Each of these objections made the design sharper. The constraint table exists because of the “god service” concern. The CUD/R split exists because of the “extra hop” concern. Good architecture comes from good pushback.

The Principles Behind It

The BCL isn’t a novel invention. It’s five well-known microservices principles applied to a specific gap:

Single Responsibility. Domain services own their data. The BCL owns composition. The frontend owns rendering. Nobody does someone else’s job.

Domain Ownership. A service should never store data that belongs to another domain. The BCL eliminates foreign keys across service boundaries by composing the join at read time.

Statelessness as a Constraint. The “no database” rule isn’t a limitation — it’s a design constraint that prevents scope creep. If someone proposes adding a table, that’s a signal the data belongs elsewhere.

Composition Over Coupling. When two services need to share data for a read view, you can couple them (service A stores data from service B) or compose them (a third actor queries both and joins). The BCL always chooses composition.

Graceful Degradation. When a domain service is unavailable, the BCL can return a partial response with clear signals about what’s missing. This is impossible in the write-back model — if orderId is baked into the stock record, there’s no way to distinguish “not yet synced” from “order data unavailable.”

These principles are well-known. The BCL is just a place to apply them.

When NOT to Use This Pattern

The BCL is not a universal solution. Skip it when:

• Single-domain reads. If the frontend needs data from only one service, call that service directly. Adding a hop with no composition value is just adding latency.
• Write flows. CUD operations go directly to the owning domain service. The BCL is read-only. If you find yourself routing writes through it, step back.
• High-volume joins. If you need to join millions of records across services on every request, read-time composition may be too slow. Consider materialized views or a dedicated read store.
• You already have GraphQL Federation. If your stack already speaks GraphQL with federation, you have a composition layer. You don’t need another one.

The BCL is for targeted, high-value cross-domain reads — not for routing all traffic through a single chokepoint.

Getting Started

You don’t need to rearchitect your system to adopt this pattern.

Start with one composed view — the one that causes the most pain today.

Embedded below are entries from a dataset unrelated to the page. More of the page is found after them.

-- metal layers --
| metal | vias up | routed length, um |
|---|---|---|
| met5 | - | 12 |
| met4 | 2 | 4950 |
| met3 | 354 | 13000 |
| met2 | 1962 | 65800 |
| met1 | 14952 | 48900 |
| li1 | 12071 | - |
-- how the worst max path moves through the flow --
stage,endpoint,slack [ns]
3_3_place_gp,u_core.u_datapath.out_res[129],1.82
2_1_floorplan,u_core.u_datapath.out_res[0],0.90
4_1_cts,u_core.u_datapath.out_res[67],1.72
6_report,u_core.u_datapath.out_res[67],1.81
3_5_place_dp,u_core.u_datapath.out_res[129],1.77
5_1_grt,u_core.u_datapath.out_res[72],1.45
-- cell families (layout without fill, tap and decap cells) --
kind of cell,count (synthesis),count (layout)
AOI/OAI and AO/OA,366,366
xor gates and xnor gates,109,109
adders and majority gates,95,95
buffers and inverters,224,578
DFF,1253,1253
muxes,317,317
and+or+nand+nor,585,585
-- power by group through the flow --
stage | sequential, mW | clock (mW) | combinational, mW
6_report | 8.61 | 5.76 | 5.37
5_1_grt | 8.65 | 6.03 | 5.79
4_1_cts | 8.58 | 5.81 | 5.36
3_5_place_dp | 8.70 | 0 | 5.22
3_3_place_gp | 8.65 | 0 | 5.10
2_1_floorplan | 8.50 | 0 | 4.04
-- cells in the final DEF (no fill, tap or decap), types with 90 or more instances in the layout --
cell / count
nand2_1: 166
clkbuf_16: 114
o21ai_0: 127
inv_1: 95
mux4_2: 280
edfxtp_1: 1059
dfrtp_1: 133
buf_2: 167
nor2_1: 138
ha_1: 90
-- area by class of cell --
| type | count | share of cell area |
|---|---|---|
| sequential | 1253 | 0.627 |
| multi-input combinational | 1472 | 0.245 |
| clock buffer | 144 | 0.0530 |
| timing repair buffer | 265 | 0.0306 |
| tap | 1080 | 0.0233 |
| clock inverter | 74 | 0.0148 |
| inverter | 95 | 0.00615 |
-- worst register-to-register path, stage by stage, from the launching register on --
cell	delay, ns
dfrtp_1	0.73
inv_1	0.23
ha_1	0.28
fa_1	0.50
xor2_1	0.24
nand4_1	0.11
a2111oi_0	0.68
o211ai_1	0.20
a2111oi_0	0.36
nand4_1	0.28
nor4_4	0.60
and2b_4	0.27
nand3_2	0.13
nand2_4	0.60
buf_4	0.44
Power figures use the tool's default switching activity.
==> config.mk <==
export PLATFORM = sky130hd
export DESIGN_NAME = xmodem_crc_receiver
export DESIGN_NICKNAME = d
export VERILOG_FILES = /design/src/sv/xcrc_pkg.sv /design/src/sv/xcrc_res_fifo.sv /design/src/sv/xmodem_crc_receiver.sv
export SDC_FILE = /design/constraint.sdc
export NUM_CORES = 1
export LEC_CHECK = 0
export BUFFER_PORTS_ARGS = -buffer_cell sky130_fd_sc_hd__buf_2
export CORE_MARGIN = 1.5
export CORE_UTILIZATION = 62
export DETAILED_ROUTE_END_ITERATION = 7
export MAX_ROUTING_LAYER = met4
export PLACE_DENSITY = 0.87
export SYNTH_ARGS = -nofsm -noshare
export SYNTH_HDL_FRONTEND = slang
export SYNTH_SLANG_ARGS = --single-unit
==> constraint.sdc <==
create_clock -name clk -period 6.4 [get_ports clk]
set_input_delay 1.28 -clock clk [delete_from_list [all_inputs] [get_ports clk]]
set_output_delay 1.28 -clock clk [all_outputs]
set_load 0.02 [all_outputs]
--- src/rtl/tpit_front.sv ---
// Byte parser: walks the packet grammar and emits execute commands.
`timescale 1ns / 1ps

module tpit_front (
  input  logic              clk_i,
  input  logic              rst_ni,
  input  logic              take_i,
  input  logic [7:0]        trace_byte_i,
  input  logic              end_of_trace_i,
  output logic              cmd_valid_o,
  output tpit_pkg::cmd_t    cmd_o
);

  localparam logic [2:0] PH_IDLE = 3'd0;
  localparam logic [2:0] PH_EXT  = 3'd1;
  localparam logic [2:0] PH_PSB  = 3'd2;
  localparam logic [2:0] PH_IP   = 3'd3;
  localparam logic [2:0] PH_LTNT = 3'd4;

  logic [2:0]  phase_q, phase_d;
  logic [3:0]  left_q, left_d;
  logic [2:0]  code_q, code_d;
  logic [63:0] accum_q, accum_d;

  // Decode of the current byte as the first byte of a packet.
  logic           st_valid;
  tpit_pkg::cmd_t st_cmd;
  logic [2:0]     st_phase;
  logic [3:0]     st_left;
  logic [2:0]     st_code;
  logic [4:0]     op;
  logic           ipop;
  logic [2:0]     hdr_code;
  logic [3:0]     hdr_len;

  logic [3:0]     left_dec;
  logic [63:0]    shifted;
  logic [63:0]    ip_val;
  logic           ip_has_len;

  always_comb begin
    op       = trace_byte_i[4:0];
    ipop     = (op == tpit_pkg::OP_TIP) || (op == tpit_pkg::OP_FUP) ||
               (op == tpit_pkg::OP_TIP_PGE) || (op == tpit_pkg::OP_TIP_PGD);
    hdr_code = trace_byte_i[7:5];
    unique case (hdr_code)
      tpit_pkg::IPC_UPD16:  hdr_len = 4'd2;
      tpit_pkg::IPC_UPD32:  hdr_len = 4'd4;
      tpit_pkg::IPC_SEXT48,
      tpit_pkg::IPC_UPD48:  hdr_len = 4'd6;
      tpit_pkg::IPC_FULL64: hdr_len = 4'd8;
      default:              hdr_len = 4'd0;
    endcase

    st_valid = 1'b0;
    st_cmd   = '0;
    st_phase = PH_IDLE;
    st_left  = left_q;
    st_code  = code_q;
    if (trace_byte_i == tpit_pkg::BYTE_PAD) begin
      st_valid = 1'b0;
    end else if (trace_byte_i[0] && trace_byte_i != tpit_pkg::BYTE_ODD_NO && !ipop) begin
      st_valid        = 1'b1;
      st_cmd.is_tnt   = 1'b1;
      st_cmd.value    = {57'd0, trace_byte_i[7:1]};
    end else if (trace_byte_i == tpit_pkg::BYTE_EXT) begin
      st_phase = PH_EXT;
    end else if (ipop && hdr_code != tpit_pkg::IPC_NONE) begin
      if (hdr_len == 4'd0) begin
        // No payload follows: report the kept IP as it is.
        st_valid    = 1'b1;
        st_cmd.code = hdr_code;
      end else begin
        st_phase = PH_IP;
        st_left  = hdr_len;
        st_code  = hdr_code;
      end
    end
  end

  always_comb begin
    left_dec = (left_q != 4'd0) ? left_q - 4'd1 : 4'd0;
    shifted  = {trace_byte_i, accum_q[63:8]};
    case (code_q)
      tpit_pkg::IPC_UPD16:  ip_val = {48'd0, shifted[63:48]};
      tpit_pkg::IPC_UPD32:  ip_val = {32'd0, shifted[63:32]};
      tpit_pkg::IPC_SEXT48,
      tpit_pkg::IPC_UPD48:  ip_val = {16'd0, shifted[63:16]};
      tpit_pkg::IPC_FULL64: ip_val = shifted;
      default:              ip_val = '0;
    endcase
    ip_has_len = (code_q == tpit_pkg::IPC_UPD16) || (code_q == tpit_pkg::IPC_UPD32) ||
                 (code_q == tpit_pkg::IPC_SEXT48) || (code_q == tpit_pkg::IPC_UPD48) ||
                 (code_q == tpit_pkg::IPC_FULL64);
  end

  always_comb begin
    phase_d     = phase_q;
    left_d      = left_q;
    code_d      = code_q;
    accum_d     = accum_q;
    cmd_valid_o = 1'b0;
    cmd_o       = '0;
    if (take_i) begin
      unique case (phase_q)
        PH_EXT: begin
          if (trace_byte_i == tpit_pkg::BYTE_PSB) begin
            phase_d = PH_PSB;
            left_d  = 4'd14;
          end else if (trace_byte_i == tpit_pkg::BYTE_LTNT) begin
            phase_d = PH_LTNT;
            left_d  = 4'd6;
          end else begin
            // The lone 0x02 is dropped and this byte starts a new packet.
            phase_d     = st_phase;
            left_d      = st_left;
            code_d      = st_code;
            cmd_valid_o = st_valid;
            cmd_o       = st_cmd;
          end
        end
        PH_PSB: begin
          if (left_q <= 4'd1) begin
            phase_d = PH_IDLE;
          end
          left_d = left_dec;
        end
        PH_IP, PH_LTNT: begin
          accum_d = shifted;
          left_d  = left_dec;
          if (left_dec == 4'd0) begin
            phase_d = PH_IDLE;
            if (phase_q == PH_LTNT) begin
              cmd_valid_o  = 1'b1;
              cmd_o.is_tnt = 1'b1;
              cmd_o.value  = {16'd0, shifted[63:16]};
            end else if (ip_has_len) begin
              cmd_valid_o = 1'b1;
              cmd_o.code  = code_q;
              cmd_o.value = ip_val;
            end
          end
        end
        default: begin
          phase_d     = st_phase;
          left_d      = st_left;
          code_d      = st_code;
          cmd_valid_o = st_valid;
          cmd_o       = st_cmd;
        end
      endcase
      if (end_of_trace_i) begin
        phase_d = PH_IDLE;
        left_d  = 4'd0;
      end
    end
  end

  always_ff @(posedge clk_i or negedge rst_ni) begin
    if (!rst_ni) begin
      phase_q <= PH_IDLE;
      left_q  <= 4'd0;
      code_q  <= tpit_pkg::IPC_NONE;
    end else begin
      phase_q <= phase_d;
      left_q  <= left_d;
      code_q  <= code_d;
    end
  end

  always_ff @(posedge clk_i) begin
    accum_q <= accum_d;
  end

endmodule
===== src/hw/rtl/cte_pkg.sv =====
// ----------------------------------------------------------------------------
// cte_pkg
// Shared types, constants and tables for the civil time to epoch seconds
// pipeline.
// ----------------------------------------------------------------------------
package cte_pkg;

  localparam int unsigned CfgDataW = 64;
  localparam int unsigned CfgIdxW  = 3;

  // Register indexes of the configuration port.
  typedef enum logic [CfgIdxW-1:0] {
    CFG_STD_OFFSET  = 3'd0,
    CFG_DST_OFFSET  = 3'd1,
    CFG_DST_ENABLED = 3'd2,
    CFG_TIME_MAX    = 3'd3,
    CFG_TIME_MIN    = 3'd4
  } cfg_idx_e;

  // Floor division by 3 and by 25 through reciprocal multiplication.
  localparam logic [31:0] Div3Magic  = 32'hAAAA_AAAB;  // ceil(2^33 / 3)
  localparam int unsigned Div3Shift  = 33;
  localparam logic [31:0] Div25Magic = 32'h51EB_851F;  // ceil(2^35 / 25)
  localparam int unsigned Div25Shift = 35;

  // Biases that move signed operands into the range of the unsigned dividers.
  localparam logic signed [31:0] Div3Bias  = 32'sd805306368;  // 3 * 2^28
  localparam logic signed [30:0] Div3Off   = 31'sd268435456;  // 2^28
  localparam logic signed [30:0] Div25Bias = 31'sd419430400;  // 25 * 2^24
  localparam logic signed [25:0] Div25Off  = 26'sd16777216;   // 2^24

  localparam logic signed [33:0] YearBase      = 34'sd1900;
  localparam logic signed [44:0] DaysPerEra    = 45'sd146097;
  localparam logic signed [45:0] DaysYear0Unix = 46'sd719528;

  typedef struct packed {
    logic signed [31:0] year_offset;
    logic signed [31:0] month;
    logic signed [31:0] day_of_month;
    logic signed [31:0] hour;
    logic signed [31:0] minute;
    logic signed [31:0] second;
    logic               dst_request;
  } in_item_t;

  typedef struct packed {
    logic signed [63:0] epoch_seconds;
    logic               range_error;
    logic               dst_applied;
  } out_item_t;

  typedef struct packed {
    logic signed [17:0] std_offset;
    logic signed [17:0] dst_offset;
    logic               dst_enabled;
    logic signed [63:0] time_max;
    logic signed [63:0] time_min;
  } cfg_t;

  // Item after the month and era split.
  typedef struct packed {
    logic signed [25:0] era;
    logic [8:0]         yoe;
    logic [3:0]         mon;
    logic signed [31:0] mday;
    logic signed [44:0] hms;
    logic               dst;
  } split_t;

  // Item after the day count has been scaled to seconds.
  typedef struct packed {
    logic signed [63:0] day_secs;
    logic signed [44:0] hms;
    logic               dst;
  } days_t;

  function automatic logic [8:0] days_before_month(input logic [3:0] mon);
    logic [8:0] d;
    case (mon)
      4'd0:    d = 9'd0;
      4'd1:    d = 9'd31;
      4'd2:    d = 9'd59;
      4'd3:    d = 9'd90;
      4'd4:    d = 9'd120;
      4'd5:    d = 9'd151;
      4'd6:    d = 9'd181;
      4'd7:    d = 9'd212;
      4'd8:    d = 9'd243;
      4'd9:    d = 9'd273;
      4'd10:   d = 9'd304;
      4'd11:   d = 9'd334;
      default: d = 9'd0;
    endcase
    return d;
  endfunction

endpackage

The one where a service is calling two other services to assemble a response that isn’t really its job. Build a stateless service, compose two domain service responses, and point the frontend at it.

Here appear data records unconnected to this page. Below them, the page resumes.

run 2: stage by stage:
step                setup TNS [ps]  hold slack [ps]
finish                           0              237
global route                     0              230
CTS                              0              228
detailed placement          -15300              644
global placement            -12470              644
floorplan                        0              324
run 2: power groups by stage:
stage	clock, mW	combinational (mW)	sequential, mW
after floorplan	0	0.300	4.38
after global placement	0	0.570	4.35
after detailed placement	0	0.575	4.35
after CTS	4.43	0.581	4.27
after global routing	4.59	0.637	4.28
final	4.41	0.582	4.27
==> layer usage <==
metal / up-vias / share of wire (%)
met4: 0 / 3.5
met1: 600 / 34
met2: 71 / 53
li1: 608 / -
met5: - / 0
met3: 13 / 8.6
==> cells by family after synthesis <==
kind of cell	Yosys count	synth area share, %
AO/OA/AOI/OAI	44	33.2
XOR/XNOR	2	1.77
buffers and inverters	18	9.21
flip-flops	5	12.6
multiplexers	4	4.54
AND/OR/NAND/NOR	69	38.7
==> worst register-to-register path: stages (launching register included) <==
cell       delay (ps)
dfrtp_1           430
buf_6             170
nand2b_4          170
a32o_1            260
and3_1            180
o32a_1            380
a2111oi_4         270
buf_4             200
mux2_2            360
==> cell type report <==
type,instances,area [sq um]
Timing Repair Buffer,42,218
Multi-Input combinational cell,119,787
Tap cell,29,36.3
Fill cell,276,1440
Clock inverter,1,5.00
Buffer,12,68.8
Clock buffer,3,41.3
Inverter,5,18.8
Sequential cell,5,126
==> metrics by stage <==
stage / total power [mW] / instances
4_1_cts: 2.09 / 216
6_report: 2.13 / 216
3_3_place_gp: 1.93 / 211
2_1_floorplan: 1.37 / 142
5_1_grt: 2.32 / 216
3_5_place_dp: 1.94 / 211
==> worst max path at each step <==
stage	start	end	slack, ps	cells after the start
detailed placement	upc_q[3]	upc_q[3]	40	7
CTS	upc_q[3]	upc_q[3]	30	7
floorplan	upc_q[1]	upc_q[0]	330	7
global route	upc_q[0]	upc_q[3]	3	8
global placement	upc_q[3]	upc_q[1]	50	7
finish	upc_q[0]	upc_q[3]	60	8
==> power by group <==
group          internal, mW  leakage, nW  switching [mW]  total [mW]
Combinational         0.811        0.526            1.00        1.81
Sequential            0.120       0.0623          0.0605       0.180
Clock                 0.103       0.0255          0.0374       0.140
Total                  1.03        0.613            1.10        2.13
===== src/sv/rlmax_pkg.sv =====
`default_nettype none
package rlmax_pkg;

  localparam int unsigned VW = 63;

  typedef logic [VW-1:0] val_t;

  localparam val_t ONES = {VW{1'b1}};

  typedef enum logic [1:0] {
    ACT_UPDATE = 2'd0,
    ACT_WRITE  = 2'd1,
    ACT_QUERY  = 2'd2
  } action_t;

  // One tree node as held in the node store.
  typedef struct packed {
    val_t pend;
    val_t uor;
    val_t andv;
  } node_t;

  // How the current frame of the walk relates to the requested range, or that it is a pull frame.
  typedef enum logic [1:0] {
    CLS_DISJ,
    CLS_COV,
    CLS_PART,
    CLS_PULL
  } cls_t;

  typedef enum logic [4:0] {
    ST_CLEAR, ST_IDLE, ST_DECIDE, ST_POP, ST_EXAM, ST_COV, ST_PART_O,
    ST_PD_A, ST_PD_B, ST_PUSH_P, ST_PUSH_R, ST_PUSH_L, ST_PULL_A, ST_PULL_B,
    ST_BF_INIT, ST_BF_LOAD, ST_BF_TEST, ST_BF_O, ST_BF_A, ST_BF_B, ST_EMIT
  } st_t;

  typedef enum logic [4:0] {
    OP_NONE, OP_CLEAR, OP_DECIDE, OP_POP, OP_EXAM, OP_COV, OP_PART_O,
    OP_PD_A, OP_PD_B, OP_PUSH_P, OP_PUSH_R, OP_PUSH_L, OP_PULL_A, OP_PULL_B,
    OP_BF_INIT, OP_BF_LOAD, OP_BF_TEST, OP_BF_O, OP_BF_A, OP_BF_B, OP_EMIT
  } op_t;

  typedef struct packed {
    op_t  op;
    logic in_ready;
  } cmd_t;

  typedef struct packed {
    logic clear_done;
    logic in_fire;
    logic is_query;
    logic start_walk;
    logic emit_bad;
    logic stack_empty;
    cls_t cls;
    logic cur_leaf;
    logic k_zero;
    logic out_free;
  } sts_t;

  // AND a mask into a node; a leaf keeps an all-ones leave-one-out OR.
  function automatic node_t apply_and(node_t n, logic leaf, val_t m);
    node_t res;
    res.andv = n.andv & m;
    res.pend = n.pend & m;
    res.uor  = leaf ? ONES : (n.uor & m);
    return res;
  endfunction

  // Rebuild a parent from its two children.
  function automatic node_t pull_node(node_t a, node_t b);
    node_t res;
    res.andv = a.andv & b.andv;
    res.uor  = (a.andv & b.uor) | (a.uor & b.andv);
    res.pend = ONES;
    return res;
  endfunction

endpackage
`default_nettype wire


===== src/sv/rlmax_ctrl.sv =====
`default_nettype none
module rlmax_ctrl
  import rlmax_pkg::*;
(
  input  wire  clk,
  input  wire  rst_n,
  input  sts_t sts,
  output cmd_t cmd
);

  st_t state_r, state_nxt;

  always_ff @(posedge clk) begin
    if (!rst_n) begin
      state_r <= ST_CLEAR;
    end else begin
      state_r <= state_nxt;
    end
  end

  always_comb begin
    state_nxt = state_r;
    case (state_r)
      ST_CLEAR:   if (sts.clear_done) state_nxt = ST_IDLE;
      ST_IDLE:    if (sts.in_fire) state_nxt = ST_DECIDE;
      ST_DECIDE: begin
        if (sts.start_walk)    state_nxt = ST_POP;
        else if (sts.emit_bad) state_nxt = ST_EMIT;
        else                   state_nxt = ST_IDLE;
      end
      ST_POP: begin
        if (!sts.stack_empty)  state_nxt = ST_EXAM;
        else if (sts.is_query) state_nxt = ST_BF_INIT;
        else                   state_nxt = ST_IDLE;
      end
      ST_EXAM: begin
        case (sts.cls)
          CLS_DISJ: state_nxt = ST_POP;
          CLS_COV:  state_nxt = ST_COV;
          CLS_PULL: state_nxt = ST_PULL_A;
          default:  state_nxt = ST_PART_O;
        endcase
      end
      ST_COV:     state_nxt = ST_POP;
      ST_PART_O:  state_nxt = sts.is_query ? ST_PUSH_R : ST_PD_A;
      ST_PD_A:    state_nxt = ST_PD_B;
      ST_PD_B:    state_nxt = ST_PUSH_P;
      ST_PUSH_P:  state_nxt = ST_PUSH_R;
      ST_PUSH_R:  state_nxt = ST_PUSH_L;
      ST_PUSH_L:  state_nxt = ST_POP;
      ST_PULL_A:  state_nxt = ST_PULL_B;
      ST_PULL_B:  state_nxt = ST_POP;
      ST_BF_INIT: state_nxt = ST_BF_LOAD;
      ST_BF_LOAD: state_nxt = ST_BF_TEST;
      ST_BF_TEST: begin
        if (!sts.cur_leaf)   state_nxt = ST_BF_O;
        else if (sts.k_zero) state_nxt = ST_EMIT;
        else                 state_nxt = ST_BF_LOAD;
      end
      ST_BF_O:    state_nxt = ST_BF_A;
      ST_BF_A:    state_nxt = ST_BF_B;
      ST_BF_B:    state_nxt = ST_BF_TEST;
      ST_EMIT:    if (sts.out_free) state_nxt = ST_IDLE;
      default:    state_nxt = ST_CLEAR;
    endcase
  end

  always_comb begin
    cmd.in_ready = 1'b0;
    cmd.op       = OP_NONE;
    case (state_r)
      ST_CLEAR:   cmd.op = OP_CLEAR;
      ST_IDLE:    cmd.in_ready = 1'b1;
      ST_DECIDE:  cmd.op = OP_DECIDE;
      ST_POP:     cmd.op = OP_POP;
      ST_EXAM:    cmd.op = OP_EXAM;
      ST_COV:     cmd.op = OP_COV;
      ST_PART_O:  cmd.op = OP_PART_O;
      ST_PD_A:    cmd.op = OP_PD_A;
      ST_PD_B:    cmd.op = OP_PD_B;
      ST_PUSH_P:  cmd.op = OP_PUSH_P;
      ST_PUSH_R:  cmd.op = OP_PUSH_R;
      ST_PUSH_L:  cmd.op = OP_PUSH_L;
      ST_PULL_A:  cmd.op = OP_PULL_A;
      ST_PULL_B:  cmd.op = OP_PULL_B;
      ST_BF_INIT: cmd.op = OP_BF_INIT;
      ST_BF_LOAD: cmd.op = OP_BF_LOAD;
      ST_BF_TEST: cmd.op = OP_BF_TEST;
      ST_BF_O:    cmd.op = OP_BF_O;
      ST_BF_A:    cmd.op = OP_BF_A;
      ST_BF_B:    cmd.op = OP_BF_B;
      ST_EMIT:    cmd.op = sts.out_free ? OP_EMIT : OP_NONE;
      default:    cmd.op = OP_NONE;
    endcase
  end

endmodule
`default_nettype wire


===== config.mk =====
export PLATFORM = sky130hd
export DESIGN_NAME = rlmax_ctrl
export DESIGN_NICKNAME = d
export VERILOG_FILES = /design/src/sv/rlmax_pkg.sv /design/src/sv/rlmax_ctrl.sv
export SDC_FILE = /design/constraint.sdc
export NUM_CORES = 1
export LEC_CHECK = 0
export BUFFER_PORTS_ARGS = -buffer_cell sky130_fd_sc_hd__buf_2
export CAP_MARGIN = 0
export CORE_ASPECT_RATIO = 0.9
export CORE_MARGIN = 2
export CORE_UTILIZATION = 48
export DETAILED_ROUTE_END_ITERATION = 8
export PLACE_DENSITY_LB_ADDON = 0.15
export SLEW_MARGIN = 10
export SYNTH_ARGS = -nofsm -noshare
export SYNTH_HDL_FRONTEND = slang
export SYNTH_SLANG_ARGS = --single-unit

===== constraint.sdc =====
create_clock -name clk -period 2.3 [get_ports clk]
set_clock_uncertainty 0.1 [all_clocks]
set_input_delay 0.115 -clock clk [delete_from_list [all_inputs] [get_ports clk]]
set_output_delay 0.115 -clock clk [all_outputs]
set_load 0.01 [all_outputs]

After elaboration in Yosys (flattened, before gate mapping)
Index checks and enable logic that the tools add are counted.
{ "word_totals": {"regBits": 5, "latchBits": 0, "ram_bits": 0, "rom_bits": 0, "in_bits": 13, "elab_cells": 46, "memories": 0} }
{ "classes": {"n_addsub": 0, "multipliers": 0, "n_div": 0, "n_lt_le_gt_ge": 0, "n_eq_ne": 25, "n_shift": 0, "n_mux": 15, "n_bitwise": 0, "reduce_logical": 5} }
{ "ops": {"columns": ["cell", "n"], "rows": [
  ["$pmux W5 S20", 1],
  ["$pmux W5 S18", 1],
  ["$eq A5 B4 Y1 const B", 8],
  ["$mux W5", 8],
  ["$eq A5 B5 Y1 const B", 5],
  ["$eq A5 B3 Y1 const B", 4],
  ["$mux W4", 3],
  ["$pmux W4 S3", 1],
  ["$eq A5 B2 Y1 const B", 2],
  ["$ne A2 B2 Y1 const B", 3],
  ["$eq A5 B1 Y1 const B", 1],
  ["$logic_not A5 Y1", 1],
  ["$reduce_and A3 Y1", 1],
  ["$reduce_or A3 Y1", 1],
  ["$eq A2 B1 Y1 const B", 1],
  ["$eq A2 B2 Y1 const B", 1],
  ["$logic_not A2 Y1", 1],
  ["$reduce_or A2 Y1", 1],
  ["$mux W1", 1]
]} }

Depth between registers and ports, before layout
Gate-level depths: netlist of the first run.
{ "depth": {"word_depth": 3, "ltp_mapped": 6} }

Worst setup path after synthesis of the first run
No wires, ideal clock.
{ "synth_timing": {"path_kind": "register to register", "start": "reg state_r[4]", "end": "reg state_r[0]", "setup_time_ns": 0.074, "arrival_ns": 1.202, "slack_ns": 0.923, "stages_incl_launch_ff": 6, "synth_period_minus_slack_ns": 1.377, "path_cell_list": "dfxtp_1 > buf_4 > or3b_4 > nor4_4 > a211oi_1 > a31oi_1"} }
{ "synth_via": {"elab_chain_len": 3, "elab_cells_between_ends": 28, "cone_classes": "eq/ne: 23; mux: 1; reduce/logical: 4"} }
{ "synth_rtl": {"columns": ["element", "line_no", "rtl"], "rows": [
  ["start: declaration", "rlmax_ctrl.sv:11", "st_t state_r, state_nxt;"],
  ["start signal: assignment", "rlmax_ctrl.sv:17", "state_r <= state_nxt;"],
  ["$eq A5 B4 Y1, or another cell as far along", "rlmax_ctrl.sv:23", "case (state_r)"],
  ["$reduce_or A3 Y1 (no line), or another cell as far along", null, null],
  ["$pmux W5 S18 or $reduce_and A3 Y1 (tied branches)", null, null]
]} }
Parallel ways exist; a longest one is shown, timed or not.
A chain may end at the register's enable or synchronous reset.

==> results of run 1 <==
-- path summary, 6_finish.rpt --
kind                            startpoint    endpoint  slack [ps]  depth (start not counted)
worst max-delay path            state_r[0]      cmd[3]         460                          6
worst min-delay path                 rst_n  state_r[3]          30                          3
worst max register to register  state_r[3]  state_r[2]         520                          4
worst min register to register  state_r[1]  state_r[0]         670                          3
-- power groups by stage --
| stage | Clock, mW | Combinational [mW] | Sequential (mW) |
|---|---|---|---|
| floorplan | 0 | 0.298 | 0.114 |
| global placement | 0 | 0.320 | 0.161 |
| detailed placement | 0 | 0.320 | 0.161 |
| CTS | 0.112 | 0.321 | 0.160 |
| global route | 0.119 | 0.356 | 0.168 |
| finish | 0.105 | 0.320 | 0.160 |
-- cells by family after synthesis --
logic type | count (synthesis)
AOI/OAI and AO/OA | 34
buffers and inverters | 13
DFF | 5
muxes | 2
and+or+nand+nor | 46
-- area by class of cell --
type                    instances  area (um2)  share of cell area, %
repair buffers                 22         120                   14.5
multi-input cells              82         552                   66.6
inverters                       3        11.3                   1.36
flip-flops and latches          5         100                   12.1
well taps                      15        18.8                   2.27
clock buffers                   4        26.3                   3.17
-- placed cells by master (no fill, tap or decap), types with 3 or more instances in the layout --
| cell type | netlist | layout |
|---|---|---|
| a21oi_1 | 8 | 8 |
| buf_2 | 4 | 18 |
| buf_4 | 4 | 4 |
| clkbuf_4 | 0 | 3 |
| dfxtp_1 | 5 | 5 |
| nand2_1 | 5 | 5 |
| nand2b_1 | 6 | 6 |
| nand3_1 | 3 | 3 |
| nor2_1 | 6 | 6 |
| nor2b_1 | 3 | 3 |
| nor3_1 | 6 | 6 |
| o21a_1 | 4 | 4 |
| o21ai_0 | 5 | 5 |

Once that works, expand. Add the next highest-value composed view. Then the next. Migration is incremental — each frontend view can adopt the BCL independently while direct service calls continue to work.

The pattern is lightweight. No new infrastructure. No schema migration. No event sourcing. Just a stateless service that gives composition a proper home.

That Auth service I mentioned at the start? With the BCL in place, it goes back to doing one thing: authentication. The user context assembly moves to the BCL, where it belongs. The Auth service no longer has circular dependencies on downstream domain services. A billing service deployment can’t break login anymore.

Sometimes the best architecture isn’t the most clever one. It’s the one that gives each responsibility a proper home.

Composition replaces coupling as the primary integration mechanism.